Complete step-by-step answer:
In mathematics, an identity element is a special type of element of a set with respect to a binary operation on that set, which leaves any element of the set unchanged when combined with it. An element of set S is called the left identity if $n\cdot e=n$ for all n in S, and a right identity if $e\cdot n=n$ for all n in S.
According to the problem statement, we are given a group G = {e, a, b}, whose element e is an identity. By using the other two elements, we have two possible cases: $a\cdot a=e\text{ and b}\cdot \text{b=e or }a\cdot b=b\cdot a=e$ .

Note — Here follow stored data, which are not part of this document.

===== src/two_wire_pkg.sv =====
// Constants for the two-wire serial master: register map, fields, timing
package two_wire_pkg;
  // Register addresses on the special function register bus
  localparam logic [7:0] SHARED_TRANSMIT_BUFFER_ADDR = 8'h9a;
  localparam logic [7:0] SHARED_RECEIVE_BUFFER_ADDR = 8'h9b;
  localparam logic [7:0] TWO_WIRE_MODE_REGISTER_ADDR = 8'he8;
  localparam logic [7:0] SLAVE_ADDRESS_REGISTER_ADDR = 8'he9;
  localparam logic [7:0] TWO_WIRE_INTERRUPT_STATUS_ADDR = 8'hea;
  // Reset values
  localparam logic [7:0] MODE_RESET = 8'h00;
  localparam logic [7:0] ADDRESS_RESET = 8'h00;
  localparam logic [7:0] STATUS_RESET = 8'h00;
  // Mode register fields
  localparam int INTERFACE_ENABLE_BIT = 7;
  localparam int RATE_LSB = 5;
  localparam int RATE_MSB = 6;
  localparam int RECEIVE_BYTE_COUNT_MSB = 4;
  // Slave address register fields
  localparam int TRANSFER_DIRECTION_BIT = 0;
  // Status register fields
  localparam int BUS_IN_USE_BIT = 7;
  localparam int MISSING_ACK_BIT = 6;
  localparam int RECEIVE_NOT_EMPTY_BIT = 5;
  localparam int TRANSMIT_EMPTY_BIT = 4;
  localparam int FILL_LEVEL_MSB = 3;
  localparam int FILL_LEVEL_LSB = 2;
  localparam int SIMULTANEOUS_ACCESS_BIT = 1;
  localparam int TRANSMIT_OVERFLOW_BIT = 0;
  // Fill level encodings
  localparam logic [1:0] FILL_EMPTY = 2'h0;
  localparam logic [1:0] FILL_HALF = 2'h2;
  localparam logic [1:0] FILL_FULL = 2'h3;
  // One bit is 16 core cycles base, split in 4 quarters; the SCL-high wait makes it 20 at the fastest rate
  localparam int BIT_CYCLES_BASE = 16;
  localparam int QUARTERS_PER_BIT = 4;
  localparam logic [5:0] QUARTER_BASE = 6'(BIT_CYCLES_BASE / QUARTERS_PER_BIT);
  localparam logic [2:0] LAST_BIT = 3'h7;
  // Default FIFO depth
  localparam int FIFO_DEPTH_DEFAULT = 4;
  typedef enum logic [2:0] {
    ST_IDLE = 3'b000,
    ST_START = 3'b001,
    ST_BIT = 3'b011,
    ST_ACK = 3'b010,
    ST_STOP = 3'b110
  } engine_state_type;
endpackage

Expanding the product and applying identity element in case (1), we get
$\begin{aligned} & a\cdot a=e\text{ and b}\cdot \text{b=e} \\\ & {{a}^{5}}{{b}^{4}}=a\cdot a\cdot a\cdot a\cdot a\cdot b\cdot b\cdot b\cdot b \\\ & =e\cdot a\cdot a\cdot a\cdot b\cdot b\cdot e \\\ \end{aligned}$
By using the left- identity $n\cdot e=n$ and right-identity $e\cdot n=n$ , we can solve the product as
$\begin{aligned} & =a\cdot a\cdot a\cdot b\cdot b \\\ & =e\cdot a\cdot e \\\ & =a\cdot e \\\ & =a \\\ \end{aligned}$
Expanding the product and applying identity element in case (2), we get
$\begin{aligned} & a\cdot b=b\cdot a=e \\\ & {{a}^{5}}{{b}^{4}}=a\cdot a\cdot a\cdot a\cdot a\cdot b\cdot b\cdot b\cdot b \\\ & =a\cdot a\cdot a\cdot a\cdot e\cdot b\cdot b\cdot b \\\ \end{aligned}$
By using the left- identity $n\cdot e=n$ and right-identity $e\cdot n=n$ , we can solve the product as
$\begin{aligned} & =a\cdot a\cdot a\cdot e\cdot b\cdot b \\\ & =a\cdot a\cdot e\cdot b \\\ & =a\cdot e \\\ & =a \\\ \end{aligned}$
Therefore, on considering both the cases, the evaluated result in both the cases comes out to be $a$ .
Therefore, option (a) is correct.
Note: Students must remember the left identity and right identity to solve and obtain a particular answer. If in both the cases the obtained value is different than the methodology is wrong. In this way, answers can be verified.